Kepindahan Pidcock ini menjadi tanda tanya besar, mengingat tim yang bermarkas di Inggris itu sempat menunjukkan ketertarikan besar kepadanya. Setelah kepergian Chris Froome dan cedera parah Egan Bernal, Ineos membutuhkan sosok pembalap baru yang bisa meraih kemenangan di ajang-ajang besar.
Dengan kemampuannya yang mumpuni dan sikapnya yang percaya diri, Pidcock diharapkan menjadi solusi bagi Ineos.
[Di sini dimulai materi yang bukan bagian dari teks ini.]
This is an optimization exercise on Yosys and OpenROAD, whose aim is a short achievable clock period and few clock cycles, not a production implementation.
In this exercise RTL edits were held to simulation tests only and were not proved equivalent to the original.
No activity file was given, so power comes from the tool's default toggle rates.

red:
==> flow/design.v (excerpt) <==
module lc3_datapath
  (clk,
   rst,
   mem_en,
   mem_we,
   mem_addr,
   mem_wdata,
   mem_ready,
   mem_rdata
   );
  input         clk;
  input         rst;
  output        mem_en;
  output        mem_we;
  output [15:0] mem_addr;
  output [15:0] mem_wdata;
  input         mem_ready;
  input  [15:0] mem_rdata;
  localparam CL = 5;                  
  localparam CN = 1 << CL;
  localparam TW = 16 - CL;            
  localparam [2:0] K_FETCH = 3'd0,
                   K_LOAD  = 3'd1,
                   K_LDI   = 3'd2,
                   K_STI   = 3'd3,
                   K_STORE = 3'd4,
                   K_TRAP  = 3'd5,
                   K_ADDR  = 3'd6,    
                   K_PF    = 3'd7;    
  reg [15:0] r0, r1, r2, r3, r4, r5, r6, r7;
  reg        n, z, p;
  reg [15:0] pc;      
  reg [15:0] pc1;     
  reg [15:0] ir;
  reg [2:0]  kind;
  reg        en;      
  reg        we;
  reg [15:0] mar;
  reg [15:0] mdr;
  reg [15:0] pf;      
  reg        pfv;
  reg        ex;      
  reg        lk;      
  reg [1:0]  aop;     
  reg [15:0] opa, opb;
  reg [15:0]   c_data  [0:CN-1];
  reg [TW-1:0] c_tag   [0:CN-1];
  reg [CN-1:0] c_valid;
  reg          fq;
  reg [15:0]   fqa, fqd;
  assign mem_en    = en;
  assign mem_we    = we;
  assign mem_addr  = mar;
  assign mem_wdata = mdr;
  function [15:0] ksadd;
    input [15:0] a, b;
    reg   [15:0] g, q, x;
    integer k, j;
    begin
      x = a ^ b;
      g = a & b;
      q = x;
      for (k = 0; k < 4; k = k + 1)
        for (j = 15; j >= (1 << k); j = j - 1)
          begin
            g[j] = g[j] | (q[j] & g[j - (1 << k)]);
            q[j] = q[j] & q[j - (1 << k)];
          end
      ksadd = x ^ {g[14:0], 1'b0};
    end
  endfunction
  wire       fw   = (kind == K_LOAD);
  wire       pdep = (pf[15:12] == 4'b0000);
  function [15:0] inc16;
    input [15:0] x;
    reg   [15:0] c;
    integer k;
    begin
      c[0] = 1'b1;
      for (k = 1; k < 16; k = k + 1)
        c[k] = c[k - 1] & x[k - 1];
      inc16 = x ^ c;
    end
  endfunction
  wire [2:0] xdr = ir[11:9];          
  ...
Size in the first run: ~4600 cells after synthesis, roughly 0.059 mm2 of cells after synthesis.
make LEC_CHECK=0 CAP_MARGIN=20 CORE_MARGIN=2 CORE_UTILIZATION=40 PLACE_DENSITY=0.6 SETUP_SLACK_MARGIN=4.7 SLEW_MARGIN=20 finish   # period 7.5 ns
run.sh (not shown) runs the stock make flow with config.mk's settings and CLKGATE_MAP_FILE= SYNTH_SCRIPT=/design/flow/synth_recipe.tcl, a recipe that flattens the netlist after the stock synthesis.
Testbench counts of red, summed over its fixed seeds: cycles 113,250.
Ia terbukti telah memberikan kontribusi yang besar, seperti kemenangan di Alpe d’Huez, Strade Bianche, dan Amstel Gold. Bahkan, ia juga berhasil meraih dua medali emas Olimpiade untuk nomor sepeda gunung dan satu gelar juara dunia CX.
Namun, entah bagaimana, Ineos Grenadiers harus rela melepaskan Pidcock. Tim ini belakangan mendapat banyak kritik karena dianggap kurang berprestasi. Meski beberapa kemenangan telah diraih, termasuk kemenangan etape Grand Tour dan kemenangan di Classic, Ineos sudah tidak lagi menjadi tim yang ditakuti lawan-lawannya.
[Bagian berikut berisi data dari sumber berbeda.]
This is an optimization exercise on Yosys and OpenROAD, whose aim is small area and a short achievable clock period, not a production implementation. The RTL was checked by simulation tests, not by an equivalence proof against the original design. Power figures rest on the tool's default switching activity, not on a simulated workload.

==> inputs of 08-11 <==
==> flow/design.v (excerpt) <==
module VKSA_256_top (in_clk, in_A, in_B, in_CI, out_S, out_CO);
  input in_clk;
  input [255:0] in_A, in_B;
  input in_CI;
  output reg [255:0] out_S;
  output reg out_CO;
  wire [255:0] w_bs;
  wire [64:0] w_bg;
  reg [255:0] r_bs;
  reg [64:0] r_bg;
  wire [255:0] w_S;
  wire w_CO;
  VKSA_blocks U0 (.in_A(in_A), .in_B(in_B), .in_CI(in_CI), .out_BS(w_bs), .out_BG(w_bg));
  always @(posedge in_clk) begin
    r_bs <= w_bs;
    r_bg <= w_bg;
    out_S <= w_S;
    out_CO <= w_CO;
  end
  VKSA_256 U1 (.in_BS(r_bs), .in_BG(r_bg), .out_S(w_S), .out_CO(w_CO));
endmodule
clock: 5.5 ns
lec_check: 0
cap_margin: 20
core_area: 17 17 227 227
cts_cluster_diameter: 120
cts_cluster_size: 24
die_area: 0 0 244 244
place_density: 0.5
setup_slack_margin: 3.25
slew_margin: 20
synth_hierarchical: 1
tns_end_percent: 10
standard.sh (not shown) runs the stock make flow with config.mk's settings and CLKGATE_MAP_FILE= SYNTH_SCRIPT=/design/flow/synth_recipe.tcl, a recipe that flattens the netlist after the stock synthesis.
==> flow/flow/run.sh <==
#!/bin/bash
# Standard synthesis and layout, with plain minimum-size buffers on the ports
# (buffer_ports would otherwise pick clkdlybuf4s50_1, a slow delay cell), and
# with every gate reset to its smallest drive strength after global placement
# (flow/downsize.tcl), so that timing repair upsizes only what it needs.
set -euo pipefail
bash standard.sh synth > synth.log 2>&1
bash standard.sh "BUFFER_PORTS_ARGS=-buffer_cell sky130_fd_sc_hd__buf_1" \
  "POST_GLOBAL_PLACE_TCL=$PWD/flow/downsize.tcl" finish > layout.log 2>&1
==> flow/flow/downsize.tcl <==
# Start timing repair from minimum-size gates: every combinational cell that
# synthesis mapped to a larger drive strength is swapped for the smallest cell
# of the same function (same name but for the drive-strength suffix). The
# resizer then upsizes only the gates that timing needs.
set n 0
set saved 0.0
foreach inst [get_cells *] {
  set lc [get_lib_cells -of_objects $inst]
  if {$lc eq "" || $lc eq "NULL"} { continue }
  set name [get_name $lc]
  if {![regexp {^(sky130_fd_sc_hd__[a-z0-9]+)_([0-9]+)$} $name -> base drive]} { continue }
  if {[string match "*df*" $base] || [string match "*clk*" $base] || [string match "*tap*" $base]} { continue }
  set best $name
  set best_area [get_property $lc area]
  foreach cand [get_lib_cells ${base}_*] {
    set cname [get_name $cand]
    if {![regexp "^${base}_\[0-9\]+\$" $cname]} { continue }
    if {[get_property $cand dont_use]} { continue }
    set a [get_property $cand area]
    if {$a < $best_area} { set best $cname; set best_area $a }
  }
  if {$best ne $name} {
    set saved [expr {$saved + [get_property $lc area] - $best_area}]
    replace_cell $inst [get_lib_cells $best]
    incr n
  }
}
puts "downsize.tcl: downsized $n cells, [format %.1f $saved] um2"
==> inputs of 10-23, as changes to 08-11 <==
CTS_CLUSTER_DIAMETER = 100   (was 120)
CTS_CLUSTER_SIZE = 20   (was 24)
SETUP_SLACK_MARGIN = 3.2   (was 3.25)
TNS_END_PERCENT = 5   (was 10)
==> notes.md <==
metric                                                               08-11                    10-23
Post-placement worst setup slack                                  1.565 ns                 1.350 ns
Fraction of area in multi-input gates                               40.44%                   39.12%
Clock network fraction of total power                                21.5%                    24.0%
Cell internal power dissipation                                   6.943 mW                 7.159 mW
Top achievable clock speed                                       428.9 MHz                429.3 MHz
Number of fill cells                                                  3587                     3693
Required time of the critical path                                 5.96 ns                  5.93 ns
Result of the run                                  complete, no violations  complete, no violations
Worst-path fanout max                                                    1                        5
Startpoint type of the worst setup path                         input port                 register
Largest net degree at the start of global routing                       25                       21
Max-Slew Margin vs Limit                                            65.73%                   72.08%
Area growth from synthesis to layout                                27.22%                   24.83%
Selain hasil yang kurang maksimal, ada pula indikasi bahwa suasana internal tim sedang tidak baik-baik saja. Moral yang rendah, kepergian pembalap dan staf kunci, serta sikap tim yang semakin tertutup, membuat situasi semakin tidak kondusif.
Masalah internal ini mulai terlihat sejak Juli lalu, ketika direktur balap Steve Cummings ditinggalkan di rumah untuk Tour de France. Pidcock bahkan sempat mengutarakan bahwa tim akan lebih baik tanpa kehadiran Cummings. Momen ini menjadi awal dari serangkaian kepergian yang mewarnai Ineos Grenadiers.
Cummings juga absen di Vuelta a Espana, yang berarti ia tidak hadir di Grand Tour apa pun bersama timnya pada tahun 2024. Ketidakpuasan semakin menjadi ketika Cummings digantikan oleh pelatih Pidcock sendiri, Kurt Bogaerts, dalam Tour of Britain. Akhirnya, Cummings memutuskan hengkang dan bergabung dengan Jayco-AlUla musim depan.
Sementara itu, Pidcock semakin dikaitkan dengan tim lain, seperti Q36.5 dari Swiss dan Red Bull-Bora-Hansgrohe. Spekulasi tersebut sempat membuatnya "lelah secara mental", seperti yang ia ungkapkan pada bulan Agustus lalu.
Kini, menyusul Cummings, Pidcock, Jhonatan Narvaez, dan Luke Rowe, Ethan Hayter juga dipastikan akan meninggalkan Ineos Grenadiers. Pembalap Inggris yang menjanjikan itu akan bergabung dengan Soudal-Quick Step musim depan.
Kepergian sejumlah pembalap kunci ini tentu menjadi pukulan telak bagi Ineos Grenadiers. Mereka harus kehilangan empat pembalap penting dan satu direktur olahraga. Meski tidak ada yang bisa menggantikan secara langsung, membangkitkan kembali moral bukanlah hal yang mudah.
Baru-baru ini, Pidcock sempat mengomentari masalah internal dan performa tim musim ini. "Ini bukan yang kami inginkan, tetapi saya melihat banyak perubahan positif. Tentu saja, setiap orang mengakui adanya kesulitan ketika kamu melakukan perubahan, dan kami melihat perubahan itu terjadi. Saya berharap hal ini bisa dibalikkan."
Mungkinkah masih ada harapan di ujung terowongan? Kemungkinan itu bisa saja terjadi, mengingat Ineos Grenadiers telah merekrut Sam Watson, pembalap muda Inggris berusia 23 tahun dari Groupama FDJ. Watson merupakan salah satu dari sejumlah nama baru yang akan memperkuat tim pada tahun 2025.
Selain Watson, Ineos juga mendatangkan Bob Jungels, pemenang Liège-Bastogne-Liège dari Red Bull-Bora-Hansgrohe, dan Axel Laurance, juara dunia U23 dari Alpecin-Deceuninck. Tim ini masih diperkuat oleh Bernal dan climber Carlos Rodriguez, yang menunjukkan performa menjanjikan di Grand Tour.
Di era di mana tim-tim dengan anggaran besar bermunculan, seperti Red Bull-Bora-Hansgrohe dan Visma-Lease a Bike, Ineos Grenadiers mungkin harus mulai terbiasa dengan kenyataan bahwa mereka tidak lagi menjadi penguasa Grand Tour. Dengan mengakui hal ini, tim diharapkan menjadi lebih terbuka dan menemukan kedamaian batin yang sangat mereka butuhkan saat ini.